- conforms_to::[[Decision Form Contract]]
- has_commitment::[[Provisional Commitment]]
- decided_on::2026-04-19
- in_domain::[[Deep Context Architecture]]
- authored_by::[[Deep Context Community]]
- has_lifecycle::[[Seed Stage]]
- has_curation::[[Working Draft]]
Require Prose, Capability-First Why in Decisions
A Decision's Why is prose, and it leads with the capability the commitment provides. The form rule: Why content MUST be prose, not bullet lists; a Decision whose rationale can only be expressed as bullets is either too small to be its own Decision or misidentified. The framing rule: when the Decision responds to a reported symptom (a failure noticed in practice, a specific friction a contributor encountered), the Why SHOULD lead with the underlying capability the commitment provides, naming the symptom as a prominent example rather than the framing. Both rules govern how the Why section works; both exist to keep the Why durable across occasions and readers.
Why
The commitment makes Decision Whys durable across occasions and readers. A Decision's rationale needs to survive the originating incident, scale beyond one author's framing, and remain load-bearing when the specific case that prompted it is no longer fresh. The two rules approach that durability from different sides.
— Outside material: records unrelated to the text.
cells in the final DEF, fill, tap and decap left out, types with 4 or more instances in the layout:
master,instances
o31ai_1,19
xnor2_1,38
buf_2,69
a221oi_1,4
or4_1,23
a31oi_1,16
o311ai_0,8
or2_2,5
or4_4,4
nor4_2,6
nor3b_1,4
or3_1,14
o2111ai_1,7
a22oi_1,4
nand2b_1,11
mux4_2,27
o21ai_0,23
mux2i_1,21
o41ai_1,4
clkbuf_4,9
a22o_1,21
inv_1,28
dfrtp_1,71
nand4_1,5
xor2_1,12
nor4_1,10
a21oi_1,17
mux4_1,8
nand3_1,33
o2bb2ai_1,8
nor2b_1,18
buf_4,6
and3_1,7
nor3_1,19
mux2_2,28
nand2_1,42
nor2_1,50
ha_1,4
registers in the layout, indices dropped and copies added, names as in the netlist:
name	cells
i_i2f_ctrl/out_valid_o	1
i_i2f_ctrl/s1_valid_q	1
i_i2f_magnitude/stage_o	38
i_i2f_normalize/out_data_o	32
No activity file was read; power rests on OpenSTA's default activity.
## config.mk

```make
export PLATFORM = sky130hd
export DESIGN_NAME = zynq_pl_top
export DESIGN_NICKNAME = d
export VERILOG_FILES = /design/src/zynq_addr_pkg.sv /design/src/zynq_csr_pkg.sv /design/src/zynq_dram_req_if.sv /design/src/zynq_pl_top.sv /design/src/zynq_status_regs.sv /design/src/zynq_addr_xlate.sv /design/src/zynq_csr_regs.sv
export SDC_FILE = /design/constraint.sdc
export NUM_CORES = 1
export LEC_CHECK = 0
export ABC_AREA = 1
export BUFFER_PORTS_ARGS = -buffer_cell sky130_fd_sc_hd__buf_2
export CAP_MARGIN = 20
export CORE_AREA = 4 4 235 283
export DETAILED_ROUTE_END_ITERATION = 12
export DIE_AREA = 0 0 239 287
export SYNTH_ARGS = -nofsm -noshare
export SYNTH_HDL_FRONTEND = slang
export SYNTH_SLANG_ARGS = --single-unit
```

## constraint.sdc

```tcl
create_clock -name aclk -period 2.5 [get_ports aclk]
set_input_delay 0.5 -clock aclk [delete_from_list [all_inputs] [get_ports aclk]]
set_output_delay 0.5 -clock aclk [all_outputs]
set_load 0.01 [all_outputs]
```

## src/zynq_addr_pkg.sv

```systemverilog
package zynq_addr_pkg;

   // every address in the shell is this wide
   localparam int addr_width = 32;

   ////////////////////////////////////////
   // host window

   // addresses below the split land in core DRAM, the rest in local space
   localparam logic [addr_width-1:0] host_window_split = 32'h2000_0000;

   // start of DRAM in the core's address map
   localparam logic [addr_width-1:0] bp_dram_offset = 32'h8000_0000;

   // offset bits kept for the local range (256 MB)
   localparam int host_local_mask_width = 28;

   ////////////////////////////////////////
   // memory profiler

   // one mask bit per 8 MB region of the 1 GB window
   localparam int profiler_regions = 128;
   localparam int region_width = 7;

   // field widths of a core DRAM address
   localparam int dram_offset_width = 23;
   localparam int dram_spare_width = addr_width - region_width - dram_offset_width;

   // core DRAM address split into its fields
   typedef struct packed {
      logic [dram_spare_width-1:0]  spare;
      logic [region_width-1:0]      region;
      logic [dram_offset_width-1:0] offset;
   } bp_dram_addr_s;

   // the translator needs the flat word, the profiler only the region
   typedef union packed {
      logic [addr_width-1:0] word;
      bp_dram_addr_s         fields;
   } bp_dram_addr_u;

endpackage

```

## src/zynq_csr_pkg.sv

```systemverilog
package zynq_csr_pkg;

   ////////////////////////////////////////
   // host register port

   // width of one host register word
   localparam int csr_data_width = 32;

   // width of a register index on the host port
   localparam int csr_addr_width = 3;

   ////////////////////////////////////////
   // control registers, written by the host

   // bit 0 is the active-low system reset
   localparam logic [csr_addr_width-1:0] csr_ctrl_sys_reset = 3'd0;

   // bit 0 is the next tag bit, every write sends one bit
   localparam logic [csr_addr_width-1:0] csr_ctrl_bitbang = 3'd1;

   // base of the host DRAM region given to the core
   localparam logic [csr_addr_width-1:0] csr_ctrl_dram_base = 3'd2;

   localparam int num_ctrl_regs = 3;

   ////////////////////////////////////////
   // status registers, read by the host

   // four words of the memory profiler mask, word 0 holds regions 0..31
   localparam logic [csr_addr_width-1:0] csr_stat_profiler = 3'd0;

   // free-running cycle counter, low word first
   localparam logic [csr_addr_width-1:0] csr_stat_cycle = 3'd4;

   localparam int num_stat_regs = 6;

endpackage
```

## src/zynq_dram_req_if.sv

```systemverilog
// registered core-side DRAM requests, one write and one read channel
interface zynq_dram_req_if;

   import zynq_addr_pkg::*;

   // write channel
   logic          wr_v;
   bp_dram_addr_u wr_addr;

   // read channel
   logic          rd_v;
   bp_dram_addr_u rd_addr;

   // address translator, drives the requests
   modport xlate (
      output wr_v
      , output wr_addr
      , output rd_v
      , output rd_addr
   );

   // memory profiler, observes them
   modport profiler (
      input wr_v
      , input wr_addr
      , input rd_v
      , input rd_addr
   );

endinterface

```

## src/zynq_pl_top.sv

```systemverilog
module zynq_pl_top (
   input  logic                                      aclk
   , input  logic                                    arst_n_i

   // host register port
   , input  logic                                    csr_w_v_i
   , input  logic [zynq_csr_pkg::csr_addr_width-1:0] csr_w_addr_i
   , input  logic [zynq_csr_pkg::csr_data_width-1:0] csr_w_data_i
   , input  logic [zynq_csr_pkg::csr_addr_width-1:0] csr_r_addr_i
   , output logic [zynq_csr_pkg::csr_data_width-1:0] csr_r_data_o

   // system control
   , output logic                                    sys_reset_n_o
   , output logic                                    tag_ck_o
   , output logic                                    tag_data_o

   // host window
   , input  logic                                    host_v_i
   , input  logic [zynq_addr_pkg::addr_width-1:0]    host_addr_i
   , output logic                                    bp_v_o
   , output logic [zynq_addr_pkg::addr_width-1:0]    bp_addr_o

   // core DRAM requests in, host DRAM requests out
   , input  logic                                    dram_wr_v_i
   , input  logic [zynq_addr_pkg::addr_width-1:0]    dram_wr_addr_i
   , input  logic                                    dram_rd_v_i
   , input  logic [zynq_addr_pkg::addr_width-1:0]    dram_rd_addr_i
   , output logic                                    mem_wr_v_o
   , output logic [zynq_addr_pkg::addr_width-1:0]    mem_wr_addr_o
   , output logic                                    mem_rd_v_o
   , output logic [zynq_addr_pkg::addr_width-1:0]    mem_rd_addr_o
);

   import zynq_addr_pkg::*;

   logic [addr_width-1:0] dram_base;

   zynq_dram_req_if dram_req ();

   ////////////////////////////////////////
   // control registers

   zynq_csr_regs csr_regs_inst (
      .aclk            (aclk)
      , .arst_n_i      (arst_n_i)
      , .csr_w_v_i     (csr_w_v_i)
      , .csr_w_addr_i  (csr_w_addr_i)
      , .csr_w_data_i  (csr_w_data_i)
      , .sys_reset_n_o (sys_reset_n_o)
      , .dram_base_o   (dram_base)
      , .tag_ck_o      (tag_ck_o)
      , .tag_data_o    (tag_data_o)
   );

   ////////////////////////////////////////
   // address translation

   zynq_addr_xlate addr_xlate_inst (
      .aclk             (aclk)
      , .arst_n_i       (arst_n_i)
      , .host_v_i       (host_v_i)
      , .host_addr_i    (host_addr_i)
      , .dram_base_i    (dram_base)
      , .dram_wr_v_i    (dram_wr_v_i)
      , .dram_wr_addr_i (dram_wr_addr_i)
      , .dram_rd_v_i    (dram_rd_v_i)
      , .dram_rd_addr_i (dram_rd_addr_i)
      , .bp_v_o         (bp_v_o)
      , .bp_addr_o      (bp_addr_o)
      , .mem_wr_v_o     (mem_wr_v_o)
      , .mem_wr_addr_o  (mem_wr_addr_o)
      , .mem_rd_v_o     (mem_rd_v_o)
      , .mem_rd_addr_o  (mem_rd_addr_o)
      , .dram_req       (dram_req.xlate)
   );

   ////////////////////////////////////////
   // profiler, counter and readback

   zynq_status_regs status_regs_inst (
      .aclk            (aclk)
      , .arst_n_i      (arst_n_i)
      , .sys_reset_n_i (sys_reset_n_o)
      , .dram_req      (dram_req.profiler)
      , .csr_r_addr_i  (csr_r_addr_i)
      , .csr_r_data_o  (csr_r_data_o)
   );

endmodule

```

## src/zynq_status_regs.sv

```systemverilog
module zynq_status_regs (
   input  logic                                      aclk
   , input  logic                                    arst_n_i
   , input  logic                                    sys_reset_n_i

   // core DRAM requests to profile
   , zynq_dram_req_if.profiler                       dram_req

   // host read port
   , input  logic [zynq_csr_pkg::csr_addr_width-1:0] csr_r_addr_i
   , output logic [zynq_csr_pkg::csr_data_width-1:0] csr_r_data_o
);

   import zynq_csr_pkg::*;
   import zynq_addr_pkg::*;

   logic [profiler_regions-1:0]                  mask_r;
   logic [profiler_regions-1:0]                  mask_set;
   logic [2*csr_data_width-1:0]                  cycle_r;
   logic [num_stat_regs-1:0][csr_data_width-1:0] stat_words;
   logic [csr_data_width-1:0]                    r_data_r;

   ////////////////////////////////////////
   // memory profiler

   // a write and a read may hit two regions in the same cycle
   always_comb begin
      mask_set = '0;
      if (dram_req.wr_v) begin
         mask_set[dram_req.wr_addr.fields.region] = 1'b1;
      end
      if (dram_req.rd_v) begin
         mask_set[dram_req.rd_addr.fields.region] = 1'b1;
      end
   end

   always_ff @(posedge aclk or negedge arst_n_i) begin
      if (!arst_n_i) begin
         mask_r <= '0;
      end else begin
         mask_r <= mask_r | mask_set;
      end
   end

   ////////////////////////////////////////
   // cycle counter

   // counts only while the system runs
   always_ff @(posedge aclk or negedge arst_n_i) begin
      if (!arst_n_i) begin
         cycle_r <= '0;
      end else if (!sys_reset_n_i) begin
         cycle_r <= '0;
      end else begin
         cycle_r <= cycle_r + 1'b1;
      end
   end

   ////////////////////////////////////////
   // readback

   always_comb begin
      stat_words[csr_stat_profiler +: profiler_regions/csr_data_width] = mask_r;
      stat_words[csr_stat_cycle +: 2] = cycle_r;
   end

   always_ff @(posedge aclk or negedge arst_n_i) begin
      if (!arst_n_i) begin
         r_data_r <= '0;
      end else if (csr_r_addr_i < num_stat_regs) begin
         r_data_r <= stat_words[csr_r_addr_i];
      end else begin
         // holes in the map read as zero
         r_data_r <= '0;
      end
   end

   assign csr_r_data_o = r_data_r;

   ////////////////////////////////////////
   // checks

   // profiler bits are sticky, only the async reset clears them
   mask_sticky_a: assert property (
      @(posedge aclk) disable iff (!arst_n_i)
      (mask_r & $past(mask_r)) == $past(mask_r)
   ) else $error("profiler mask lost a bit");

endmodule

```

## src/zynq_addr_xlate.sv

```systemverilog
module zynq_addr_xlate (
   input  logic                                    aclk
   , input  logic                                  arst_n_i

   // host window into the core
   , input  logic                                  host_v_i
   , input  logic [zynq_addr_pkg::addr_width-1:0]  host_addr_i
   , input  logic [zynq_addr_pkg::addr_width-1:0]  dram_base_i

   // core DRAM requests
   , input  logic                                  dram_wr_v_i
   , input  zynq_addr_pkg::bp_dram_addr_u          dram_wr_addr_i
   , input  logic                                  dram_rd_v_i
   , input  zynq_addr_pkg::bp_dram_addr_u          dram_rd_addr_i

   // translated host access, core address map
   , output logic                                  bp_v_o
   , output logic [zynq_addr_pkg::addr_width-1:0]  bp_addr_o

   // translated DRAM requests, host DRAM region
   , output logic                                  mem_wr_v_o
   , output logic [zynq_addr_pkg::addr_width-1:0]  mem_wr_addr_o
   , output logic                                  mem_rd_v_o
   , output logic [zynq_addr_pkg::addr_width-1:0]  mem_rd_addr_o

   // core-side copy for the profiler
   , zynq_dram_req_if.xlate                        dram_req
);

   import zynq_addr_pkg::*;

   // host window 0x0000_0000..0x1fff_ffff maps to core DRAM,
   // 0x2000_0000 and up folds down onto the core's local space
   function automatic logic [addr_width-1:0] host_xlate(input logic [addr_width-1:0] addr);
      logic [addr_width-1:0] res;
      if (addr < host_window_split) begin
         res = addr + bp_dram_offset;
      end else begin
         res = {{(addr_width-host_local_mask_width){1'b0}},
                addr[host_local_mask_width-1:0]};
      end
      return res;
   endfunction

   // strip the core DRAM base with an xor, then move into the host region
   function automatic logic [addr_width-1:0] dram_xlate(
      input bp_dram_addr_u         addr,
      input logic [addr_width-1:0] base
   );
      return (addr.word ^ bp_dram_offset) + base;
   endfunction

   logic                  bp_v_r;
   logic [addr_width-1:0] bp_addr_r;
   logic                  wr_v_r;
   logic                  rd_v_r;
   logic [addr_width-1:0] mem_wr_addr_r;
   logic [addr_width-1:0] mem_rd_addr_r;
   bp_dram_addr_u         core_wr_addr_r;
   bp_dram_addr_u         core_rd_addr_r;

   ////////////////////////////////////////
   // request valids

   always_ff @(posedge aclk or negedge arst_n_i) begin
      if (!arst_n_i) begin
         bp_v_r <= 1'b0;
         wr_v_r <= 1'b0;
         rd_v_r <= 1'b0;
      end else begin
         bp_v_r <= host_v_i;
         wr_v_r <= dram_wr_v_i;
         rd_v_r <= dram_rd_v_i;
      end
   end

   ////////////////////////////////////////
   // translated addresses

   always_ff @(posedge aclk) begin
      if (host_v_i) begin
         bp_addr_r <= host_xlate(host_addr_i);
      end
      if (dram_wr_v_i) begin
         mem_wr_addr_r  <= dram_xlate(dram_wr_addr_i, dram_base_i);
         core_wr_addr_r <= dram_wr_addr_i;
      end
      if (dram_rd_v_i) begin
         mem_rd_addr_r  <= dram_xlate(dram_rd_addr_i, dram_base_i);
         core_rd_addr_r <= dram_rd_addr_i;
      end
   end

   assign bp_v_o        = bp_v_r;
   assign bp_addr_o     = bp_addr_r;
   assign mem_wr_v_o    = wr_v_r;
   assign mem_wr_addr_o = mem_wr_addr_r;
   assign mem_rd_v_o    = rd_v_r;
   assign mem_rd_addr_o = mem_rd_addr_r;

   // profiler sees the untranslated address in the same cycle
   assign dram_req.wr_v    = wr_v_r;
   assign dram_req.wr_addr = core_wr_addr_r;
   assign dram_req.rd_v    = rd_v_r;
   assign dram_req.rd_addr = core_rd_addr_r;

   ////////////////////////////////////////
   // checks

   bp_v_a: assert property (
      @(posedge aclk) disable iff (!arst_n_i)
      bp_v_o |-> $past(host_v_i)
   ) else $error("host window output without a request");

   mem_v_a: assert property (
      @(posedge aclk) disable iff (!arst_n_i)
      (mem_wr_v_o |-> $past(dram_wr_v_i)) and (mem_rd_v_o |-> $past(dram_rd_v_i))
   ) else $error("DRAM output without a core request");

endmodule

```

## src/zynq_csr_regs.sv

```systemverilog
module zynq_csr_regs (
   input  logic                                   aclk
   , input  logic                                 arst_n_i

   // host write strobe
   , input  logic                                 csr_w_v_i
   , input  logic [zynq_csr_pkg::csr_addr_width-1:0] csr_w_addr_i
   , input  logic [zynq_csr_pkg::csr_data_width-1:0] csr_w_data_i

   // control outputs
   , output logic                                 sys_reset_n_o
   , output logic [zynq_addr_pkg::addr_width-1:0] dram_base_o
   , output logic                                 tag_ck_o
   , output logic                                 tag_data_o
);

   import zynq_csr_pkg::*;
   import zynq_addr_pkg::*;

   logic                  sys_reset_n_r;
   logic [addr_width-1:0] dram_base_r;
   logic                  tag_ck_r;
   logic                  tag_data_r;

   ////////////////////////////////////////
   // write decode

   always_ff @(posedge aclk or negedge arst_n_i) begin
      if (!arst_n_i) begin
         // system comes up held in reset until the host releases it
         sys_reset_n_r <= 1'b0;
         dram_base_r   <= '0;
         tag_ck_r      <= 1'b0;
         tag_data_r    <= 1'b0;
      end else if (csr_w_v_i) begin
         case (csr_w_addr_i)
            csr_ctrl_sys_reset: begin
               sys_reset_n_r <= csr_w_data_i[0];
            end
            csr_ctrl_bitbang: begin
               // data and clock move together, the tag master samples
               // on either edge of tag_ck
               tag_data_r <= csr_w_data_i[0];
               tag_ck_r   <= ~tag_ck_r;
            end
            csr_ctrl_dram_base: begin
               dram_base_r <= csr_w_data_i[addr_width-1:0];
            end
            default: begin
            end
         endcase
      end
   end

   assign sys_reset_n_o = sys_reset_n_r;
   assign dram_base_o   = dram_base_r;
   assign tag_ck_o      = tag_ck_r;
   assign tag_data_o    = tag_data_r;

   ////////////////////////////////////////
   // checks

   // host software only knows the three control registers
   ctrl_idx_a: assert property (
      @(posedge aclk) disable iff (!arst_n_i)
      csr_w_v_i |-> (csr_w_addr_i < num_ctrl_regs)
   ) else $error("write to control index %0d outside the map", csr_w_addr_i);

endmodule

```

==> run metrics, run 1 <==
class of the worst hold path input port to flop; via count 19,200; Required @ worst endpoint 2820 ps; DIE WIDTH approximately 240 um; clk_lat worst skew 580 ps; Clock Skew 27.9 ps; non-filler cells in the finished layout 3,979; FMAX 448 MHz; critical path arrival 2550 ps; synth warn 0; IR drop worst, VDD 0.000624 V; Synth Area per Inst 7.67 um^2; synthesized area 21,500 um^2; CORE AREA 63,900 um^2; Cells after DPL 3,889; H-tree depth 2; CP Capture Type flop; Startpoint Class flop; Longest Clk Path Bufs 3; DRC violations left 0; # Post-CTS Setup Buffers 0; first-pass GRT wire length 111,000 um; EDFF count, synth 110; Unique masters post-synth 48; fin util 0.400; period utilization 0.893; unrepaired setup endpoints after global routing no; vias in the first global route just under 20,000; Via density 4.81; Pleak about 13 nW; Slew @ Worst Pin 757 ps; worst setup path class flop to flop; IO Count 274; largest net degree at the start of global routing 60; hold slack between 100 and 150 ps; Synth Flop Type dfrtp_1; initial drt markers 1,403; post-route ant nets 0; DP Wirelength 56,900 um; Seq/Total Area, Yosys 0.459; count of state elements after synthesis ~370; CTS tree built; final hold vios 0; first drt pass iteration count 6; total negative setup slack 0 ps; clk sinks between 300 and 400; fraction of layout cells with a size suffix above 1 0.152; # nets final 3,308; WL/cell around 18 um; CP max FO 4; Post-Layout Inst Area 25,500 um^2; Die Y 287 um; All-Layer GR Usage 0.209; outcome complete, no violations; Async S/R FF share, synth 0.704; Initial Util 0.336; grt total ovfl 0; clk slew on worst S/H paths ~60 ps; Slew headroom 0.494; max cap viols 0; CTS root buf clkbuf_16; placed instance area roughly 24,000 um^2; Total Routed Length 72,900 um; GP Congestion 0.955; Num CTS Buffers 43; initial antenna violation count 26; number of port buffers ~270; Mapped Cells 2,801; final setup fails 0; PD cells 794 nW/um^2; min cycle time layout roughly 2200 ps; Final Slew Violations 0; area delta synth->final 19.0%; row cnt 102; DIE AREA 68,600 um^2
Prose carries connective argument. A Decision's Why is not a list of reasons-against-a-menu; it is the argument for why this specific commitment holds up. The argument moves through a sequence — this is the problem, here is the constraint, these are the prior commitments this one depends on, therefore the commitment takes this shape — and the sequence requires prose to track. Bullets enumerate; they do not argue. A bulleted Why produces a list the reader must themselves assemble into reasoning; the prose version delivers the reasoning assembled.
Capability framing broadens the rationale's reach. A symptom names one occasion — one contributor's friction, one broken workflow, one case that forced the commitment. A capability names what the commitment is for across all occasions the commitment applies to. A Why leading with the symptom narrows the rationale to the symptom-encountered cases; a Why leading with the capability extends the rationale to every case where the capability is load-bearing. The framing controls the rationale's perceived scope — the same content carries differently depending on which framing opens the section.
The two rules bundle because they share one Why and reinforce each other. Prose makes capability-first framing possible — bullets would enumerate symptoms rather than compose an argument from capability through forcing case to connective reasoning. Capability-first framing makes prose load-bearing — a prose Why that led with symptoms would still narrow its reach, even well-argued; capability-first is what the prose argues toward. Dropping either weakens the other: a bulleted capability-first Why flattens into a list of capabilities; a prose symptom-first Why composes an argument that doesn't generalize. The two together produce a Why that is both argumentatively dense and broadly applicable.
The form rule forbids trivial rewording specifically, not brief bodies. A Decision whose Why is a single paragraph of two or three sentences is fine if those sentences add specificity beyond the H1 opening. The target is fragmentation — a Why split into bullets has usually also been stripped of the "because" and "therefore" connectors that make the argument cohere.
The framing rule requires the symptom to remain present in the Why, not to be erased. A Decision with no concrete forcing case reads as abstract theorizing; the capability's anchoring instance is what makes the capability claim concrete. The Why structure runs capability-first, then "the forcing case was..." or "this surfaced when...", then the connective reasoning. Both parts are required; the order is what does the work.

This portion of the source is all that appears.